Desde o início da pandemia do novo coronavírus, o presidente dos Estados Unidos, Donald Trump; e do Brasil, Jair Bolsonaro (sem partido), passaram a defender o uso da hidroxicloroquina como aliada no tratamento de Covid-19.

O uso do medicamento para este fim, entretanto, não tem evidências científicas. Ainda no final de maio, o primeiro estudo que recomendava o uso de hidroxicloroquina associada à azitromicina para tratamento de pacientes com Covid-19 foi tirado do ar. A medida foi tomada pelos autores franceses após críticas à metodologia adotada; e à publicação de um outro estudo na revista médica The Lancet, que apontava a falta de eficácia do medicamento no tratamento da Covid-19. Os resultados, inclusive, sugerem piora a quem recorre ao tratamento. 

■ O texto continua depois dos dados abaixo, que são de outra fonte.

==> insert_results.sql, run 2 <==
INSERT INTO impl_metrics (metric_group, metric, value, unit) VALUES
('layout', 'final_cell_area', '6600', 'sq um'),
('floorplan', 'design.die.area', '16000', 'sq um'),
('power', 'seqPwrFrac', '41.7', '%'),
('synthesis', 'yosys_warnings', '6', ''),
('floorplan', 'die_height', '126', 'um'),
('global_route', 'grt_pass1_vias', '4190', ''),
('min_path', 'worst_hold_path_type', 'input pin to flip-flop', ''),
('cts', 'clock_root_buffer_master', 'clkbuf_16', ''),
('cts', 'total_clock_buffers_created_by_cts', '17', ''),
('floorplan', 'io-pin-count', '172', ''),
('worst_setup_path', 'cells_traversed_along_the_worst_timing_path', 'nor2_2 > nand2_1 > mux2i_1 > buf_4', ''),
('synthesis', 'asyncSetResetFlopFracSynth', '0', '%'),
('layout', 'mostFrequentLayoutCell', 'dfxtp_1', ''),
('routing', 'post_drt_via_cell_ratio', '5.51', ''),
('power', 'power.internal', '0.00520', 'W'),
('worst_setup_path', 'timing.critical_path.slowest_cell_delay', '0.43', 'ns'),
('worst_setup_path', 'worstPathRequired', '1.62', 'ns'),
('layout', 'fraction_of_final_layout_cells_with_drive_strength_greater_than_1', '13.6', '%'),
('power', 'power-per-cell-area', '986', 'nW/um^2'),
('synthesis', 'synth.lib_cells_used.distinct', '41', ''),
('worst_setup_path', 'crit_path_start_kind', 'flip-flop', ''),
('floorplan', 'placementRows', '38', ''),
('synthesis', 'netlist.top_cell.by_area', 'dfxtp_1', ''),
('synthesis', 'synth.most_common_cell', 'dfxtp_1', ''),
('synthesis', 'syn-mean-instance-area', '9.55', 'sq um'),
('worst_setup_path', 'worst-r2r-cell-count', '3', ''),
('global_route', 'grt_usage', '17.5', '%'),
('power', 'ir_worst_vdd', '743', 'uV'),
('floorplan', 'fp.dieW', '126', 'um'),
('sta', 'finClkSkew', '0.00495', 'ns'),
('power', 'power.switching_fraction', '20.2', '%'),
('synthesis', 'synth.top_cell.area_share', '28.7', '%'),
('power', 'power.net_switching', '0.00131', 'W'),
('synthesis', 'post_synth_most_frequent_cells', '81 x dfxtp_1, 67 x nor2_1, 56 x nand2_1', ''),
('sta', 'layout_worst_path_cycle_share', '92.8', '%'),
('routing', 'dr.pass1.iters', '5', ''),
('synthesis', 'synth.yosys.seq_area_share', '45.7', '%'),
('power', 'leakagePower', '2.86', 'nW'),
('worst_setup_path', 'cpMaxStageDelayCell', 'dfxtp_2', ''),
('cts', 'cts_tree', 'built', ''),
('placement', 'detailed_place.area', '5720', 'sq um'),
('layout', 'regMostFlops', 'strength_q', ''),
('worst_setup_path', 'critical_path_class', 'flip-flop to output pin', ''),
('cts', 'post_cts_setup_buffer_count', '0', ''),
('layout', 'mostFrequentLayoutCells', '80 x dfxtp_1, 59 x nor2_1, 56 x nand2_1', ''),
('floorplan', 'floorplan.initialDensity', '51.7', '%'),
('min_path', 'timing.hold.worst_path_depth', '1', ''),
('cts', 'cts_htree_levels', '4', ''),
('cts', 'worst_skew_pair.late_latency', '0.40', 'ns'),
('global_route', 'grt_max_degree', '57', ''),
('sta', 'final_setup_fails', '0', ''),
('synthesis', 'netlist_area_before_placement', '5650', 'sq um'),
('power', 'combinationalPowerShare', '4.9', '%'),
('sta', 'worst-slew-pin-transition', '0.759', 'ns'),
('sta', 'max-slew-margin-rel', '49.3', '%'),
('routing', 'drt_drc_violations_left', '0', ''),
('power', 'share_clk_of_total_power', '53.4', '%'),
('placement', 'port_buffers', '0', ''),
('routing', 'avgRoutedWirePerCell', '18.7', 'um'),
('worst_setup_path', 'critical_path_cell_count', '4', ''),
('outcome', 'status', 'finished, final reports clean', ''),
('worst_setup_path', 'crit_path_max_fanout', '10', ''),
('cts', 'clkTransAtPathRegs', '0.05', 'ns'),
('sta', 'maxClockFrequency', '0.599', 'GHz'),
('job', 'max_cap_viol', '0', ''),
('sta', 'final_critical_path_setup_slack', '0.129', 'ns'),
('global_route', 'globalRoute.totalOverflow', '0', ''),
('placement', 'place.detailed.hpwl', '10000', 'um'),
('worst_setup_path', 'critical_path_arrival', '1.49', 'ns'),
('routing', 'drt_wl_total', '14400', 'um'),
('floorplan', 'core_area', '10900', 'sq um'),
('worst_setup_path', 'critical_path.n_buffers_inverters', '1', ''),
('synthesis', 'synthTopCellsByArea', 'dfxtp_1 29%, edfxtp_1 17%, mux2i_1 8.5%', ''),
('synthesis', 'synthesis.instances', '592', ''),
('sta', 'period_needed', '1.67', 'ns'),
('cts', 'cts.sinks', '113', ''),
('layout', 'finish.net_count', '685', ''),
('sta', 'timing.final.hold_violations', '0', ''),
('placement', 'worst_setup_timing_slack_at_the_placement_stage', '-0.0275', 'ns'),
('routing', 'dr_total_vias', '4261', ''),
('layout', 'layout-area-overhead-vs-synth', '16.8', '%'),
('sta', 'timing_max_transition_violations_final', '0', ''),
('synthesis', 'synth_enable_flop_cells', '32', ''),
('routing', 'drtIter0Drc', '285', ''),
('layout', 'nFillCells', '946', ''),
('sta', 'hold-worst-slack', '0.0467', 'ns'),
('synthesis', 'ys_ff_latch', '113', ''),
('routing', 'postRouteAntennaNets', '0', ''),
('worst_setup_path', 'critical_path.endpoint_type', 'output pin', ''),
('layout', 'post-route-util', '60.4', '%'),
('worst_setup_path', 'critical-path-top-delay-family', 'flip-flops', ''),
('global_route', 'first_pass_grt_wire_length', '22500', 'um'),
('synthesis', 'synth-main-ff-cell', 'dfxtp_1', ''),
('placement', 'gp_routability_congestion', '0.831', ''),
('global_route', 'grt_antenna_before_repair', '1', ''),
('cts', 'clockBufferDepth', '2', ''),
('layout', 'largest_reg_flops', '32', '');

G1 entrou em contato com a farmácia onde Patrícia manipula o medicamento e a atendente confirmou o reajuste. Informou, ainda, que a alta se deve à dificuldade para conseguir matéria-prima do fornecedor.

Em uma outra rede de farmácias da capital mineira, que também faz medicamentos manipulados, a atendente também relatou a dificuldade e encarecimento de insumos para produzir o medicamento.

Escassez de matérias-primas

A dificuldade para a compra de matéria-prima utilizada na produção da hidroxicloroquina não acontece somente em Minas Gerais, segundo a Associação Nacional dos Farmacêuticos Magistrais (Anfarmag), que reúne farmácias de manipulação de todo o país. Desde março, a associação acompanha a dificuldade para obtenção de insumos no Brasil.

Em pesquisa realizada com associados, há quatro meses, 40,1% dos entrevistados apontavam dificuldade com disponibilidade e preço de insumos. Em junho, o percentual já era de 65,4%. Segundo a Anfarmag, algumas matérias-primas chegaram a ter reajuste de mais de 2.000%.

A justificativa, segundo o farmacêutico e diretor executivo da Anfarmag Marco Fiaschetti, seria a alta do dólar nos últimos meses, que afeta o preço dos insumos importados. O aumento da demanda de substâncias que tenham sido relacionados à pandemia, como vitaminas C e D, que são relacionadas à imunidade, também levou a reajuste, segundo a entidade.

“O que a gente vem observando desde o começo de toda a pandemia é uma inflação bastante significativa na cadeia fornecedora da farmácia. Não só hidroxicloroquina, mas um conjunto de matérias primas que estão sendo demandadas pela sociedade e estão tendo os seus preços muitíssimo aumentados”, afirmou .

Fiaschetti explicou ainda que as farmácias de manipulação geralmente têm farmacêuticos como proprietários e são de menor porte, o que pode afetar na dificuldade para negociar preço de insumos.

“É comum ter que administrar por volta de 2 mil itens. Como são pequenas empresas não compram estoques para um ano, não compram caminhão de matéria prima, cada vez que precisa se abastecer no mercado de provimento, o preço está maior. Ou a farmácia repassa parte para o consumidor ou deixar de produzir o medicamento”.

Até a publicação desta reportagem, o G1 aguardava retorno da Associação Brasileira dos Revendedores e Importadores de Insumos Farmacêuticos (Abrifar) sobre a alta no preço dos insumos.